Cobalt(ii) terpyridine complexes: synthesis, characterization, antiproliferative activity and molecular docking with proteins and DNA

Abstract

The combination of CoCl₂·6H₂O and a series of 4′-(substituted-phenyl)-2,2′:6′,2′′-terpyridine compounds bearing hydrogen (L¹), p-methoxyl (L²), p-mesyl (L³), p-methyl (L⁴), p-bromo (L⁵), p-iodo (L⁶), p-phenyl (L⁷), p-chloro (L⁸), and p-fluoro (L⁹) leads to the formation of nine Co-based terpyridine complexes (1–9), which were characterized by elemental analysis and infrared spectroscopy. Their crystals obtained through solution evaporation or a hydrothermal process were investigated by single crystal X-ray diffraction. All complexes are mononuclear with central Co(II) coordinated to two terpyridine ligands to form a sandwich-like structure.
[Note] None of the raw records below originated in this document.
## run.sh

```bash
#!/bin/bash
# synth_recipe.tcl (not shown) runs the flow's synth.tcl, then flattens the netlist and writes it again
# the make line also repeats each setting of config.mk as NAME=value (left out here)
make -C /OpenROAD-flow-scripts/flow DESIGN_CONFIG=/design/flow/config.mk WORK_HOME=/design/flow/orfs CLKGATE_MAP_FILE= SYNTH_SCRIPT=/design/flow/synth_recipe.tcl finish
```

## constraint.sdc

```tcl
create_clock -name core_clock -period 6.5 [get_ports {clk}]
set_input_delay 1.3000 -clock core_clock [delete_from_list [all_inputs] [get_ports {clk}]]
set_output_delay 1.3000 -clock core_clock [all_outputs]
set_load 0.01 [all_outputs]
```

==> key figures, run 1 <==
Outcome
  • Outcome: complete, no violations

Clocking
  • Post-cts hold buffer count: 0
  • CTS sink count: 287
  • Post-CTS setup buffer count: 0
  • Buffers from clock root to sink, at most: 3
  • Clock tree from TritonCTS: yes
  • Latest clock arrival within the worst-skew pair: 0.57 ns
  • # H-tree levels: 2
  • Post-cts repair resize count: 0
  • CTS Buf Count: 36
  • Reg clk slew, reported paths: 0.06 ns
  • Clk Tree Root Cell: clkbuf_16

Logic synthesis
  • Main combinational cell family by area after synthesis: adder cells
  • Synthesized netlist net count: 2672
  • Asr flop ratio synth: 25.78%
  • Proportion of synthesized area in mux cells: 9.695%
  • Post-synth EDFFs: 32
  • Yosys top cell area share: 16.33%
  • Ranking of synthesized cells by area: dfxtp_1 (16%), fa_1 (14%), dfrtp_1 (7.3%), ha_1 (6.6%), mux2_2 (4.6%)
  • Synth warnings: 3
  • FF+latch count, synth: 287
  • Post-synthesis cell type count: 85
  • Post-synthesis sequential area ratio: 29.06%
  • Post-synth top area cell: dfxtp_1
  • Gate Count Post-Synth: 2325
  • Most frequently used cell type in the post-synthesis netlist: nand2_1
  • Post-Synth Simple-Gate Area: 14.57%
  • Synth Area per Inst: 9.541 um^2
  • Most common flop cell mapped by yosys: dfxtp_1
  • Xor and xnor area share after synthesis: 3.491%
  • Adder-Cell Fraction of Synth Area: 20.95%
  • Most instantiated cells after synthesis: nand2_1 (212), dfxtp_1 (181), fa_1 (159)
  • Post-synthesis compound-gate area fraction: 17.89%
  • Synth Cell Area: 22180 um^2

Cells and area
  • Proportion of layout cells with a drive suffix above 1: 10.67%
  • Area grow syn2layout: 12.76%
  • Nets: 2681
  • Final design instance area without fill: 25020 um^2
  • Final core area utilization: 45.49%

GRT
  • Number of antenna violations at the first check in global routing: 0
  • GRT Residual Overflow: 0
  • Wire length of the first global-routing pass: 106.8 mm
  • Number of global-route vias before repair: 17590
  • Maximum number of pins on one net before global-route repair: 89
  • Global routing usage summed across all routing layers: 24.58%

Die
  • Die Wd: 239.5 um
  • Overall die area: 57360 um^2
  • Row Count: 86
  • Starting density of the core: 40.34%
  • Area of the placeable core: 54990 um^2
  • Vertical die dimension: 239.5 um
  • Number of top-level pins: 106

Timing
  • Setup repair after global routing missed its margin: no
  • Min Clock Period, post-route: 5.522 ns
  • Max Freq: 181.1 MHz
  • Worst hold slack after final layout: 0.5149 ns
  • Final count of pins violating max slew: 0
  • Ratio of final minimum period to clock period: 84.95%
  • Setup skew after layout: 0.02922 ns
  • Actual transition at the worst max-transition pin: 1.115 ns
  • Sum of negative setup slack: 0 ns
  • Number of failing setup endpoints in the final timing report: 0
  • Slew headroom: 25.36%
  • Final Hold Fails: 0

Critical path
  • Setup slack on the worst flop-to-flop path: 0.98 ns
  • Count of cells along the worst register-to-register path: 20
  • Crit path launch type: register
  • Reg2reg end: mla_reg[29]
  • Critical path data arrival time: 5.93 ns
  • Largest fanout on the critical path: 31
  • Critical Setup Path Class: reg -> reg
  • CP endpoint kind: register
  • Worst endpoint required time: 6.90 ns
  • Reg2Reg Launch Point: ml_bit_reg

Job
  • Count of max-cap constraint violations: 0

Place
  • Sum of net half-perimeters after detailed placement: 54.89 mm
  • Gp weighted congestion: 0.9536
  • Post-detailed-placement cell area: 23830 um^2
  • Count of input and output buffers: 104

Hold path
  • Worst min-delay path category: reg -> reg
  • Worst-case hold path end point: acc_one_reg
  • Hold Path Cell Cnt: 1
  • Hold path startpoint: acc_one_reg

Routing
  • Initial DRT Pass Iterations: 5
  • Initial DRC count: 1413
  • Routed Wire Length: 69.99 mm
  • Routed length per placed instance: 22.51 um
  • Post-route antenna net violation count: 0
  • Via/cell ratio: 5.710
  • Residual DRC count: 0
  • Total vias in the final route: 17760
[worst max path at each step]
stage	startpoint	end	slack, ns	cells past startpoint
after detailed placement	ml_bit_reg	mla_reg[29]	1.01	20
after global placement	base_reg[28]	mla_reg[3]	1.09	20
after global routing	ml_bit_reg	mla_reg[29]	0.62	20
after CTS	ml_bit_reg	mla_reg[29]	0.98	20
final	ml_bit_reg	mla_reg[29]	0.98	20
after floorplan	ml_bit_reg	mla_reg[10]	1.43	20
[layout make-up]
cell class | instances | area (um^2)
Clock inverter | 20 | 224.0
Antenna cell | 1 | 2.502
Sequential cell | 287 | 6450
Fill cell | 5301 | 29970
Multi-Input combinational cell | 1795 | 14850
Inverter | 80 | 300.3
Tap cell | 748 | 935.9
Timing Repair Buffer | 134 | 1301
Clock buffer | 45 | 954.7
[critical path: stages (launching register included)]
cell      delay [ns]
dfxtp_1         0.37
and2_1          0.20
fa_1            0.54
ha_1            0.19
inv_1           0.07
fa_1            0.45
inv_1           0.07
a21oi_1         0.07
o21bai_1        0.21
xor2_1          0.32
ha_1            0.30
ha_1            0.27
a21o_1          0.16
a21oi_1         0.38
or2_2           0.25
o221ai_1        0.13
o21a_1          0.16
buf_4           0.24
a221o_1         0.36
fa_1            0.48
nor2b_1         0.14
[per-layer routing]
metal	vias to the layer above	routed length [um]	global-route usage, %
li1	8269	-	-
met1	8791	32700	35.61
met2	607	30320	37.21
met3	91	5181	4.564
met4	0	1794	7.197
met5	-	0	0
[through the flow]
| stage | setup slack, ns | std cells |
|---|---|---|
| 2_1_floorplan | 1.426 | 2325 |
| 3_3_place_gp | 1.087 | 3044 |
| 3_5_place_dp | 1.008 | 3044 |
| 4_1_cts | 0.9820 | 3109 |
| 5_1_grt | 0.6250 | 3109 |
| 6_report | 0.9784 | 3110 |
The in vitro antiproliferative activity of these complexes against human lung carcinoma cell line (A549), human hepatocellular carcinoma cell line (Bel-7042) and human esophageal cancer cell line (Eca-109) was investigated, and a study on their toxicity was carried out on a normal human liver cell line (HL-7702). All complexes exhibit a better antiproliferative activity on cancer cells than the commercialized chemotherapy drug cisplatin. The UV-Vis spectroscopy results reveal that these complexes interact with CT-DNA in the embedding mode. The circular dichroic (CD) analysis confirms their strong affinity binding with CT-DNA and suggests that all compounds stack onto the base pairs of CT-DNA. Biomolecules including B-DNA, survivin protein, and DNA-topoisomerase I were selected to execute molecular docking, and the binding sites of complexes on these biomacromolecules were determined via computational docking analysis.